## WHAT IS REQUIRED:
Of all the entries below, retype only the lines from the one with "comparator 4 x 5" through the one with "Ideal clock, no wire load.", exactly as they appear.

#### SUPPLIED DATA ####

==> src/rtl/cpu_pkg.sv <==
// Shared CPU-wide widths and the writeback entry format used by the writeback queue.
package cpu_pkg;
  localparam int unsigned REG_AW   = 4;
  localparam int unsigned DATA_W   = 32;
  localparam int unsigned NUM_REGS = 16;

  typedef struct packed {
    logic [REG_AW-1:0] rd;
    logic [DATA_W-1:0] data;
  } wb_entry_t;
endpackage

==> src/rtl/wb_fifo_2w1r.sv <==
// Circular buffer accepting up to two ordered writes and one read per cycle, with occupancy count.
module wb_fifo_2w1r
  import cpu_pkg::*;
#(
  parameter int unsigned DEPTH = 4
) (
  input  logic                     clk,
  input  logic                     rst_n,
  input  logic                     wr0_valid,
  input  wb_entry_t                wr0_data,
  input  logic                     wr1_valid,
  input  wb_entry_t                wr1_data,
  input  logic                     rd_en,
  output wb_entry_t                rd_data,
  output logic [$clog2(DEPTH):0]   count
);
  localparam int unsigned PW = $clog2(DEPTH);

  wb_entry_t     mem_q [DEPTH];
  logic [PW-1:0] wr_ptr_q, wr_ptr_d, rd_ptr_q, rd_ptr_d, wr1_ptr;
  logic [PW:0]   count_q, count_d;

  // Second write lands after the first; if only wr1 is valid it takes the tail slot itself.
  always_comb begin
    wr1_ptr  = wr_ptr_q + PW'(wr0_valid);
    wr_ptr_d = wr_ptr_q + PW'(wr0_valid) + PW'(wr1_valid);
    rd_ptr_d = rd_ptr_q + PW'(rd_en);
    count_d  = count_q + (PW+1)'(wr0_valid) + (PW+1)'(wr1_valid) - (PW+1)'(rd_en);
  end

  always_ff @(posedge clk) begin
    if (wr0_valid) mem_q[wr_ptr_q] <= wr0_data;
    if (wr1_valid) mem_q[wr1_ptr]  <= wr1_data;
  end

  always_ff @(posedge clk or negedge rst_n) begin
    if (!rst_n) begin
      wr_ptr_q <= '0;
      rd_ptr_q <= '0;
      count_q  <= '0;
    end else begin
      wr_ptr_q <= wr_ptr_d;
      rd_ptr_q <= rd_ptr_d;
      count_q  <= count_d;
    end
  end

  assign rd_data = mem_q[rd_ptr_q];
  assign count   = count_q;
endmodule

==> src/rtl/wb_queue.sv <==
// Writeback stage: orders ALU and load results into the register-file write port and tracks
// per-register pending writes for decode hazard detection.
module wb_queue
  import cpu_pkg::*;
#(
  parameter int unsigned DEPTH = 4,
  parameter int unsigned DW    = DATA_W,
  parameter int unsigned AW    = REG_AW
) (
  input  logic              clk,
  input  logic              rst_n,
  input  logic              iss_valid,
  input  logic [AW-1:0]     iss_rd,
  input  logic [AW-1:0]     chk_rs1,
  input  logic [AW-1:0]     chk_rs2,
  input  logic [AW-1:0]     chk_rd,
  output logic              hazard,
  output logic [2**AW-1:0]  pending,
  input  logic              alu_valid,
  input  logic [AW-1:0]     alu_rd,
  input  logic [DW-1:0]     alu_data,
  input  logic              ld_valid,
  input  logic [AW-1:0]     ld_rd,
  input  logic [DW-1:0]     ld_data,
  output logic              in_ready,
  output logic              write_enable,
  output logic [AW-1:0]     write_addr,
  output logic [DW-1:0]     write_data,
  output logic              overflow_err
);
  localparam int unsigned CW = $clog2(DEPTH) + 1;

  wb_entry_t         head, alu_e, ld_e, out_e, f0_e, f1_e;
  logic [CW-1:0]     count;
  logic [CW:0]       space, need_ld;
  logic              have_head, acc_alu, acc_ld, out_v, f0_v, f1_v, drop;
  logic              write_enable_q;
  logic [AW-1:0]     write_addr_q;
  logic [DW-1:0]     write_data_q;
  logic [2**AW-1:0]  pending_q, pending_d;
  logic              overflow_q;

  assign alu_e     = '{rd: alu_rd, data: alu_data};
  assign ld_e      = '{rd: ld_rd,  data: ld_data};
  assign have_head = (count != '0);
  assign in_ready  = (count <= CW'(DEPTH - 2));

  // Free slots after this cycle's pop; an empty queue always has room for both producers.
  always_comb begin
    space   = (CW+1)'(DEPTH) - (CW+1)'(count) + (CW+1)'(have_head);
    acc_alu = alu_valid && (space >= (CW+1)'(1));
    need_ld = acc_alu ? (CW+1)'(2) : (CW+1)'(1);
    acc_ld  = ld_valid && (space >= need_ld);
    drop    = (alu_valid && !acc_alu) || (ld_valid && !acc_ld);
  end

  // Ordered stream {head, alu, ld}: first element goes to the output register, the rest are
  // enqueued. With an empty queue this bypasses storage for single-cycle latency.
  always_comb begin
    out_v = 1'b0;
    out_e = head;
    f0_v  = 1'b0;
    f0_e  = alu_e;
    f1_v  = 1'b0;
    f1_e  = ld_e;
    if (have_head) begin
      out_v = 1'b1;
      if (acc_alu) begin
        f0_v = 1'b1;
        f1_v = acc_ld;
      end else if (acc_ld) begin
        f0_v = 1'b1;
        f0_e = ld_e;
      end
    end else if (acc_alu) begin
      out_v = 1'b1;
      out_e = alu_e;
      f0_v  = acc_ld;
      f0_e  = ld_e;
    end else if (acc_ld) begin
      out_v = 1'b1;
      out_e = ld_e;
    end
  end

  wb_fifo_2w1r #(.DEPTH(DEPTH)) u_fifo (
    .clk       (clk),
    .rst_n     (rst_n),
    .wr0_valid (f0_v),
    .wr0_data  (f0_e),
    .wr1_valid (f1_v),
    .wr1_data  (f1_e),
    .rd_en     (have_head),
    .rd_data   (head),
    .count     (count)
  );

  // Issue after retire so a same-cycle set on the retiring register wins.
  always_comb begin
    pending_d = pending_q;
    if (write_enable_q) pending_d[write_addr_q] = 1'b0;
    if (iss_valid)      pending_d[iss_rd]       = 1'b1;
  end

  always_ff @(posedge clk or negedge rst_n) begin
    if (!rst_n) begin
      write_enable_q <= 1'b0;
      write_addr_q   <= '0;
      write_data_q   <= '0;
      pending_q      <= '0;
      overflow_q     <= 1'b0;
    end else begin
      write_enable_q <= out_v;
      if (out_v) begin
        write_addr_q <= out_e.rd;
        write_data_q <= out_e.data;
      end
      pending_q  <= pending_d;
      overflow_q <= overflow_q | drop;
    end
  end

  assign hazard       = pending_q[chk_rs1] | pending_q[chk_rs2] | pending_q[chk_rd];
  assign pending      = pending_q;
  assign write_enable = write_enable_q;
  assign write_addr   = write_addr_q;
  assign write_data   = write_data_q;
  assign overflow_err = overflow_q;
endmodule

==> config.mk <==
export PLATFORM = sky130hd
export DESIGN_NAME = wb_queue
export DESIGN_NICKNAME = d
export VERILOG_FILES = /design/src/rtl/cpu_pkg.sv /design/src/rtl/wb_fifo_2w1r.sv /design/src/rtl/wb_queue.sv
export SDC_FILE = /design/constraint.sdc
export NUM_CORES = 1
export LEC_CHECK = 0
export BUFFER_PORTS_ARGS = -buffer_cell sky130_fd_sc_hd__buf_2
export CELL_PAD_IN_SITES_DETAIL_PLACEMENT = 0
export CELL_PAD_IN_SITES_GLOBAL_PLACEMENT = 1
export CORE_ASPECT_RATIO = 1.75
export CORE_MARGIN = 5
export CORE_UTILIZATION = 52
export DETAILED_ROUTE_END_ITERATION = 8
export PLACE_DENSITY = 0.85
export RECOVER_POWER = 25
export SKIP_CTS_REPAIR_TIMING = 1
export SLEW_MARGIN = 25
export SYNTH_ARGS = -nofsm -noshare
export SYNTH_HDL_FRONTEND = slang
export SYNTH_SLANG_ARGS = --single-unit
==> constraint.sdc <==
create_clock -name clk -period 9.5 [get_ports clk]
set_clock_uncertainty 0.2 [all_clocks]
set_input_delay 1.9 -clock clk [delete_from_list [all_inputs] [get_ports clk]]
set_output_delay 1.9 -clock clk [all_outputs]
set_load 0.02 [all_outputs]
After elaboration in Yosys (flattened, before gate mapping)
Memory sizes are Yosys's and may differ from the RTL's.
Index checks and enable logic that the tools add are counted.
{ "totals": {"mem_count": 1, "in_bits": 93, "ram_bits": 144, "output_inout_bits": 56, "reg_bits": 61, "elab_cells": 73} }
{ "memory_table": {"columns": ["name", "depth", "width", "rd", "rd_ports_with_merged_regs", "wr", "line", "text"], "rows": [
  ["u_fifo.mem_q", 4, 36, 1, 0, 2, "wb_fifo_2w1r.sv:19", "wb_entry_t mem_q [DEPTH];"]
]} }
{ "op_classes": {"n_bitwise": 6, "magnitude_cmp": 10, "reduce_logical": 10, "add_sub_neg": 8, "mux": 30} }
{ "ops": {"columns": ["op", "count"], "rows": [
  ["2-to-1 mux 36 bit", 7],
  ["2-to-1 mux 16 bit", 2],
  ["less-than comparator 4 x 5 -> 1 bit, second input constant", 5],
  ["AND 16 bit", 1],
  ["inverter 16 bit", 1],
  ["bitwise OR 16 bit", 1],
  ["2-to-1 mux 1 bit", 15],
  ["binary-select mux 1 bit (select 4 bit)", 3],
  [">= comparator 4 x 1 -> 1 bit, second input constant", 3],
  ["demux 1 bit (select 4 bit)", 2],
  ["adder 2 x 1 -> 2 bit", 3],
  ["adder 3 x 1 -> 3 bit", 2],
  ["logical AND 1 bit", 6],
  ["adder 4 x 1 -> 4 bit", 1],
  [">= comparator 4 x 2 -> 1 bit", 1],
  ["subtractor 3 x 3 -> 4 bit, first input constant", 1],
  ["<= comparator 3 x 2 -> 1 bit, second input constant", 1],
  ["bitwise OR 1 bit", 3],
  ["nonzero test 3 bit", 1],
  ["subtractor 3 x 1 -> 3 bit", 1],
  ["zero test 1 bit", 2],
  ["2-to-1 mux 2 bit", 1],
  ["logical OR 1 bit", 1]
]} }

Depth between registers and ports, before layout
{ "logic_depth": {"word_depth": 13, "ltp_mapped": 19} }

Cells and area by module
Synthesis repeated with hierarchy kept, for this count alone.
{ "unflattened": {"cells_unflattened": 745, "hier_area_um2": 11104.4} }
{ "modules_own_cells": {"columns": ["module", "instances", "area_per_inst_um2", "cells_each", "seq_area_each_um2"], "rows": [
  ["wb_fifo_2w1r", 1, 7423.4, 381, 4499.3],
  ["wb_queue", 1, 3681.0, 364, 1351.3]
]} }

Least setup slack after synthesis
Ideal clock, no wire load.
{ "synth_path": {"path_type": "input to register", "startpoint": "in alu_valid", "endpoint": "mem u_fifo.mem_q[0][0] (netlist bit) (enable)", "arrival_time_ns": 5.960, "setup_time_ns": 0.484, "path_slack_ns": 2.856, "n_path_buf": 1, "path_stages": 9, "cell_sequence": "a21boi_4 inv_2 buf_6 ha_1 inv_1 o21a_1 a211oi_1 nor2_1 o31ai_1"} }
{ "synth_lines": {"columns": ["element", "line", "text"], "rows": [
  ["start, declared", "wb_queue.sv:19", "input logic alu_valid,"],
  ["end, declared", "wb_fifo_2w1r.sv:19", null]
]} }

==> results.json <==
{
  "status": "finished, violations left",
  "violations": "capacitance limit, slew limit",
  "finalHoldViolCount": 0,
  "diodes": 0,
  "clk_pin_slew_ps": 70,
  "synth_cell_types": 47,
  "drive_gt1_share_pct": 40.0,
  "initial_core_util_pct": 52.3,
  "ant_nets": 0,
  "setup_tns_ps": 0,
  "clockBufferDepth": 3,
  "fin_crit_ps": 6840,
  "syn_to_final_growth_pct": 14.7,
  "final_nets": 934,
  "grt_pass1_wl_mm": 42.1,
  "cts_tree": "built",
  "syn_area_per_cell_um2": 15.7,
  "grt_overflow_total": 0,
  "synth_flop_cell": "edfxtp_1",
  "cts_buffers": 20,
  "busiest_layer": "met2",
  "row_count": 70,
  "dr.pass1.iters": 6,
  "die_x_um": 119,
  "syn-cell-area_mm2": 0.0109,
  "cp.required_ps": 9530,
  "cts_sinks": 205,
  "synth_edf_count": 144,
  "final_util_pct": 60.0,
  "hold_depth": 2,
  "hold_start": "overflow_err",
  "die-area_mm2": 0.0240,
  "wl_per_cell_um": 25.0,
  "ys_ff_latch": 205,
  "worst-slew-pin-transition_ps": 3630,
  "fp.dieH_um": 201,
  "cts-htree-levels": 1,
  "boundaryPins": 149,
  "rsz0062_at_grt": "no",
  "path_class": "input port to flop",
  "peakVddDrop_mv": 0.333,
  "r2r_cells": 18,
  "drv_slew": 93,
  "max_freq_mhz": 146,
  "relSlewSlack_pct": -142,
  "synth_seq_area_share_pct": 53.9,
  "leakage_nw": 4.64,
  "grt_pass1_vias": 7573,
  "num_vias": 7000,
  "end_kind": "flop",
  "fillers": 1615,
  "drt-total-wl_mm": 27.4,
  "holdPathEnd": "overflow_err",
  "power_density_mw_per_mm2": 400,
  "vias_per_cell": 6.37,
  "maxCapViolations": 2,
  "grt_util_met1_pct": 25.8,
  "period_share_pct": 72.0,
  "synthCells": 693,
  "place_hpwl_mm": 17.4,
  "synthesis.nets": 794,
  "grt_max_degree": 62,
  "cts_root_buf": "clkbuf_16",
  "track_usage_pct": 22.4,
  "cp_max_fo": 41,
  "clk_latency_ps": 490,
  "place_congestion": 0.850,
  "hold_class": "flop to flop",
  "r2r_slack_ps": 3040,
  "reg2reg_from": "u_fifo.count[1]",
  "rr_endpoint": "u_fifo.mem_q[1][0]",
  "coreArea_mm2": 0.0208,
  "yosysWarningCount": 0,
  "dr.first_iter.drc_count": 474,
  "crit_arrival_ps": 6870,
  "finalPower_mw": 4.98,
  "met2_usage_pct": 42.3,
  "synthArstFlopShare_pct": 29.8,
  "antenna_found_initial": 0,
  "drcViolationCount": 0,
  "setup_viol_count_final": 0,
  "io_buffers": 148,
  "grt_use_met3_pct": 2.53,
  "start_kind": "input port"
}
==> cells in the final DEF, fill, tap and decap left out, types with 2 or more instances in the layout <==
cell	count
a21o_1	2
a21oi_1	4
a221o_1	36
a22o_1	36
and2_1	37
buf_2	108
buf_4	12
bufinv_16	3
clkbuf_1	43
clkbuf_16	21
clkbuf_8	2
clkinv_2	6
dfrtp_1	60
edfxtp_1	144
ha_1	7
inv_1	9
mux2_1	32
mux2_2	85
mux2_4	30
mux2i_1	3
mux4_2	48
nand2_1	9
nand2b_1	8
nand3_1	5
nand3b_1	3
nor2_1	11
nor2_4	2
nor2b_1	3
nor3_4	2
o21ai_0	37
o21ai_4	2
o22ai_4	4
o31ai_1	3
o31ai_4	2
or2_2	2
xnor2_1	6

####
#### SUPPLIED DATA ####

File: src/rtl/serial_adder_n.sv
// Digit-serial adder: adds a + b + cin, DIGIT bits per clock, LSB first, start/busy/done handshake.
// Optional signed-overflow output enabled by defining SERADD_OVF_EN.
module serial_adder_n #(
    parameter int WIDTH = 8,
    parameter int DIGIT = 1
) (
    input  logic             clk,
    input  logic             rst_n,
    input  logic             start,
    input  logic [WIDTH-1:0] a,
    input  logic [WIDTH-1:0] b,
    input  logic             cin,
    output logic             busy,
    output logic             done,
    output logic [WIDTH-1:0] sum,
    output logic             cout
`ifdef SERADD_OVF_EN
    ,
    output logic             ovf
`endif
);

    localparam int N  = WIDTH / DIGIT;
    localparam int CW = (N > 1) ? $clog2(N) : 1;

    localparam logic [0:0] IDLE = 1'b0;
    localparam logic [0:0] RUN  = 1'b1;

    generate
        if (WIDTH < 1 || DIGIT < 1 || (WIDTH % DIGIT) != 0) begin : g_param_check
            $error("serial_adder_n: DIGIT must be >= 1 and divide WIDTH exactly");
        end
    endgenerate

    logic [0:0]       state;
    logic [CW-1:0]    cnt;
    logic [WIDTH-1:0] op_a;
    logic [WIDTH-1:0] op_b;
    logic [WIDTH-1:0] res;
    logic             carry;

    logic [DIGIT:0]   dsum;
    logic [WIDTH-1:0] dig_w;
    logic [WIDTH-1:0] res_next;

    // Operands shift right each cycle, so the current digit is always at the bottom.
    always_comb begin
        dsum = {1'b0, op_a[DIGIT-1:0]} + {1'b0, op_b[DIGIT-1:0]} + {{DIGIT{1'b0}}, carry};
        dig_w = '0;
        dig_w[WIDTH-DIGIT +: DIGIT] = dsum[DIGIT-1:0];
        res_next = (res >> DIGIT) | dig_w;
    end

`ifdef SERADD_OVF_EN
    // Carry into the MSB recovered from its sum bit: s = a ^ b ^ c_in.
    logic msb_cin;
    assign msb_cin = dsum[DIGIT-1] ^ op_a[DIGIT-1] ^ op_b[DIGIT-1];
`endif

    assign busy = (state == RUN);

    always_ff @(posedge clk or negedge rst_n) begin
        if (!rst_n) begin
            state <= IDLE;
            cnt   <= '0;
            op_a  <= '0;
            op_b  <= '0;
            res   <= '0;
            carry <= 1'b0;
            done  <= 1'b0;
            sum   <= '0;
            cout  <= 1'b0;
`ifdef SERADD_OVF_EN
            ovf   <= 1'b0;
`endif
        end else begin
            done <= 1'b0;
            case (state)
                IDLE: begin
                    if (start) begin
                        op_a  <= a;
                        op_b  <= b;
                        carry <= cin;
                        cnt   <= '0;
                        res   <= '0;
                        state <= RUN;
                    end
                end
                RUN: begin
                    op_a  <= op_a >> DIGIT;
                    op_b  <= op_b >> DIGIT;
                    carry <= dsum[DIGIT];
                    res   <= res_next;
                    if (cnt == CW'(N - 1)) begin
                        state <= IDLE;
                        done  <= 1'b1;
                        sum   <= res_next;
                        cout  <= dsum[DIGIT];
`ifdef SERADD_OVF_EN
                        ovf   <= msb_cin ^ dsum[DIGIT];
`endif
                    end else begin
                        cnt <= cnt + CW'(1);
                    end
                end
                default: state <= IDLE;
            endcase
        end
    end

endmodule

####

## RESULT BELOW:
  ["less-than comparator 4 x 5 -> 1 bit, second input constant", 5],
  ["AND 16 bit", 1],
  ["inverter 16 bit", 1],
  ["bitwise OR 16 bit", 1],
  ["2-to-1 mux 1 bit", 15],
  ["binary-select mux 1 bit (select 4 bit)", 3],
  [">= comparator 4 x 1 -> 1 bit, second input constant", 3],
  ["demux 1 bit (select 4 bit)", 2],
  ["adder 2 x 1 -> 2 bit", 3],
  ["adder 3 x 1 -> 3 bit", 2],
  ["logical AND 1 bit", 6],
  ["adder 4 x 1 -> 4 bit", 1],
  [">= comparator 4 x 2 -> 1 bit", 1],
  ["subtractor 3 x 3 -> 4 bit, first input constant", 1],
  ["<= comparator 3 x 2 -> 1 bit, second input constant", 1],
  ["bitwise OR 1 bit", 3],
  ["nonzero test 3 bit", 1],
  ["subtractor 3 x 1 -> 3 bit", 1],
  ["zero test 1 bit", 2],
  ["2-to-1 mux 2 bit", 1],
  ["logical OR 1 bit", 1]
]} }

Depth between registers and ports, before layout
{ "logic_depth": {"word_depth": 13, "ltp_mapped": 19} }

Cells and area by module
Synthesis repeated with hierarchy kept, for this count alone.
{ "unflattened": {"cells_unflattened": 745, "hier_area_um2": 11104.4} }
{ "modules_own_cells": {"columns": ["module", "instances", "area_per_inst_um2", "cells_each", "seq_area_each_um2"], "rows": [
  ["wb_fifo_2w1r", 1, 7423.4, 381, 4499.3],
  ["wb_queue", 1, 3681.0, 364, 1351.3]
]} }

Least setup slack after synthesis
Ideal clock, no wire load.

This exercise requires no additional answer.